Friday, June 27, 2014

History Nerd Alert

Tomorrow is the 100th anniversary of the assassination of Archduke Franz Ferdinand of Austria. This murder lead to World War I which lasted four years and lead to deaths of 37 million people. World War Two gets a lot of historical significance and attention (probably because we still have veterans and survivors nowadays). But World War One was basically the first act of a three act war.

The first time I ever became aware of World War One's significance was thanks to this book:

It's the final book in the Anne of Green Gables series and focuses on her youngest daughter. If you didn't cry reading this book, you are dead inside [SPOILER] Walter! Sob![/SPOILER].

The other way I learned about The Great War was thanks to my sophomore year high school history teacher (who was THE BOMB basically why I'm a history major). He had this exercise for the class. We were all broken into five groups/countries. We needed to appoint an ambassador and various government officials. We had a fact sheet on our country. Here's the twist - only our ambassador could communicate with other countries. There were rounds where we got updates on what was going on. We'd have to huddle with our ambassador and give him/her instructions. At the end of class, my country, Freedonia, was part of a tripartite treaty against two other countries then our teacher informed us that we had missed the whole point and had started a world war.  So mutual defense treaties are bad mmmmkay?
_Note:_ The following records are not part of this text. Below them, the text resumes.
==> config.mk <==
export PLATFORM = sky130hd
export DESIGN_NAME = wb_fuente_poller
export DESIGN_NICKNAME = d
export VERILOG_FILES = /design/src/rtl/wb_fuente_poller.sv
export SDC_FILE = /design/constraint.sdc
export NUM_CORES = 1
export LEC_CHECK = 0
export ABC_AREA = 1
export CORE_ASPECT_RATIO = 0.9
export CORE_MARGIN = 10
export CORE_UTILIZATION = 41
export DETAILED_ROUTE_END_ITERATION = 7
export HOLD_SLACK_MARGIN = 0.06
export PLACE_DENSITY = 0.86
export SYNTH_ARGS = -nofsm -noshare
export SYNTH_HDL_FRONTEND = slang
export SYNTH_SLANG_ARGS = --single-unit
==> constraint.sdc <==
create_clock -name clk -period 1.69 [get_ports clk]
set_input_delay 0.169 -clock clk [delete_from_list [all_inputs] [get_ports clk]]
set_output_delay 0.169 -clock clk [all_outputs]
set_load 0.01 [all_outputs]
--- src/rtl/alu_arbiter.sv ---
// alu_arbiter: shares one combinational 32-bit ALU between two requesters.
// Round-robin grant into an issue register (S1) that drives the ALU, and a
// result register (S2) that returns the tagged response. Response-side
// backpressure stalls both stages. One operation per cycle is sustained.
module alu_arbiter #(
  parameter int WIDTH  = 32,
  parameter int OPW    = 4,
  parameter int MAX_OP = 8
) (
  input  logic             clk,
  input  logic             rst,
  input  logic             req0_valid,
  output logic             req0_ready,
  input  logic [WIDTH-1:0] req0_a,
  input  logic [WIDTH-1:0] req0_b,
  input  logic [OPW-1:0]   req0_op,
  input  logic             req1_valid,
  output logic             req1_ready,
  input  logic [WIDTH-1:0] req1_a,
  input  logic [WIDTH-1:0] req1_b,
  input  logic [OPW-1:0]   req1_op,
  output logic [WIDTH-1:0] alu_a,
  output logic [WIDTH-1:0] alu_b,
  output logic [OPW-1:0]   alu_op,
  input  logic [WIDTH-1:0] alu_out,
  output logic             rsp_valid,
  input  logic             rsp_ready,
  output logic             rsp_id,
  output logic [WIDTH-1:0] rsp_data,
  output logic             rsp_illegal,
  output logic             busy
);

  localparam logic [OPW-1:0] L_MAX_OP = OPW'(MAX_OP);

  // Opcodes beyond the last defined ALU operation are flagged, not rejected.
  function automatic logic f_is_illegal(input logic [OPW-1:0] op);
    return (op > L_MAX_OP);
  endfunction

  // Issue stage (S1)
  logic             r_s1_valid;
  logic [WIDTH-1:0] r_s1_a;
  logic [WIDTH-1:0] r_s1_b;
  logic [OPW-1:0]   r_s1_op;
  logic             r_s1_id;
  logic             r_s1_illegal;

  // Result stage (S2)
  logic             r_s2_valid;
  logic [WIDTH-1:0] r_s2_data;
  logic             r_s2_id;
  logic             r_s2_illegal;

  // Requester that won the most recent accepted transfer
  logic             r_last_grant;

  logic             w_grant;
  logic             w_s2_load;
  logic             w_s1_free;
  logic             w_req0_ready;
  logic             w_req1_ready;
  logic             w_accept;
  logic [WIDTH-1:0] w_acc_a;
  logic [WIDTH-1:0] w_acc_b;
  logic [OPW-1:0]   w_acc_op;

  // Round-robin choice: a lone requester wins, a tie goes to the one not served last.
  always_comb begin
    w_grant = 1'b0;
    case ({req1_valid, req0_valid})
      2'b01:   w_grant = 1'b0;
      2'b10:   w_grant = 1'b1;
      2'b11:   w_grant = ~r_last_grant;
      default: w_grant = 1'b0;
    endcase
  end

  // Pipeline advance and handshake: S1 empties into S2 whenever S2 is empty or draining.
  always_comb begin
    w_s2_load    = r_s1_valid & (~r_s2_valid | rsp_ready);
    w_s1_free    = ~r_s1_valid | w_s2_load;
    w_req0_ready = w_s1_free & ~w_grant & req0_valid & ~rst;
    w_req1_ready = w_s1_free &  w_grant & req1_valid & ~rst;
    w_accept     = w_req0_ready | w_req1_ready;
  end

  // Operand selection from the granted requester.
  always_comb begin
    w_acc_a  = req0_a;
    w_acc_b  = req0_b;
    w_acc_op = req0_op;
    if (w_grant) begin
      w_acc_a  = req1_a;
      w_acc_b  = req1_b;
      w_acc_op = req1_op;
    end else begin
      w_acc_a  = req0_a;
      w_acc_b  = req0_b;
      w_acc_op = req0_op;
    end
  end

  // Priority rotates only on an accepted transfer, so stalls keep fairness intact.
  always_ff @(posedge clk) begin
    if (rst) begin
      r_last_grant <= 1'b1;
    end else if (w_accept) begin
      r_last_grant <= w_grant;
    end else begin
      r_last_grant <= r_last_grant;
    end
  end

  // Issue register: load on accept, empty when its content moves on with nothing behind it.
  always_ff @(posedge clk) begin
    if (rst) begin
      r_s1_valid   <= 1'b0;
      r_s1_a       <= '0;
      r_s1_b       <= '0;
      r_s1_op      <= '0;
      r_s1_id      <= 1'b0;
      r_s1_illegal <= 1'b0;
    end else if (w_accept) begin
      r_s1_valid   <= 1'b1;
      r_s1_a       <= w_acc_a;
      r_s1_b       <= w_acc_b;
      r_s1_op      <= w_acc_op;
      r_s1_id      <= w_grant;
      r_s1_illegal <= f_is_illegal(w_acc_op);
    end else if (w_s2_load) begin
      r_s1_valid   <= 1'b0;
    end else begin
      r_s1_valid   <= r_s1_valid;
    end
  end

  // Result register: capture the ALU output on advance, clear once the consumer takes it.
  always_ff @(posedge clk) begin
    if (rst) begin
      r_s2_valid   <= 1'b0;
      r_s2_data    <= '0;
      r_s2_id      <= 1'b0;
      r_s2_illegal <= 1'b0;
    end else if (w_s2_load) begin
      r_s2_valid   <= 1'b1;
      r_s2_data    <= alu_out;
      r_s2_id      <= r_s1_id;
      r_s2_illegal <= r_s1_illegal;
    end else if (r_s2_valid & rsp_ready) begin
      r_s2_valid   <= 1'b0;
    end else begin
      r_s2_valid   <= r_s2_valid;
    end
  end

  // Output mapping: ALU operands straight from S1, response straight from S2.
  always_comb begin
    req0_ready  = w_req0_ready;
    req1_ready  = w_req1_ready;
    alu_a       = r_s1_a;
    alu_b       = r_s1_b;
    alu_op      = r_s1_op;
    rsp_valid   = r_s2_valid;
    rsp_id      = r_s2_id;
    rsp_data    = r_s2_data;
    rsp_illegal = r_s2_illegal;
    busy        = r_s1_valid | r_s2_valid;
  end

endmodule
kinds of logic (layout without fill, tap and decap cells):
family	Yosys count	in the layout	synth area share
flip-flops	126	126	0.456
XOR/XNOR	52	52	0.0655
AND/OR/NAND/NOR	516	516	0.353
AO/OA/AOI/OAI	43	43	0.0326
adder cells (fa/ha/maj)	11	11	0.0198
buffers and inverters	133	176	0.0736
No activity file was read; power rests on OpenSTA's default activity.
At UMass Amherst, I took an amazing course about World War I. The textbook was so good, I never bothered selling it back. The Treaty of Versailles chapter just gave me chills. You know how hindsight is 20/20? Now we know the reparations and punishments against Germany fanned a rage and nationalism that lead to another world war. Apparently back in 1918, ambassadors and leaders knew how vindictive the treaty was. Ferdinand Foch said, "This is not a peace. It is an armistice for twenty years." World War Two started in 1938.

So, how are we doing now? Well, we have NATO and a growing nationalist, right wing, xenophobic movement gaining ground in Europe. It seems like Germany is sane and stable now. Russia looks like it wants to be the new/old Germany. The EU is simultaneously unifying and also pissing people off. The European economic recovery hasn't really stabilized (I blame austerity). It is my hope Europe is old enough and tired enough just to sit out and complain during the next war. They'll let the new kids annihilate themselves.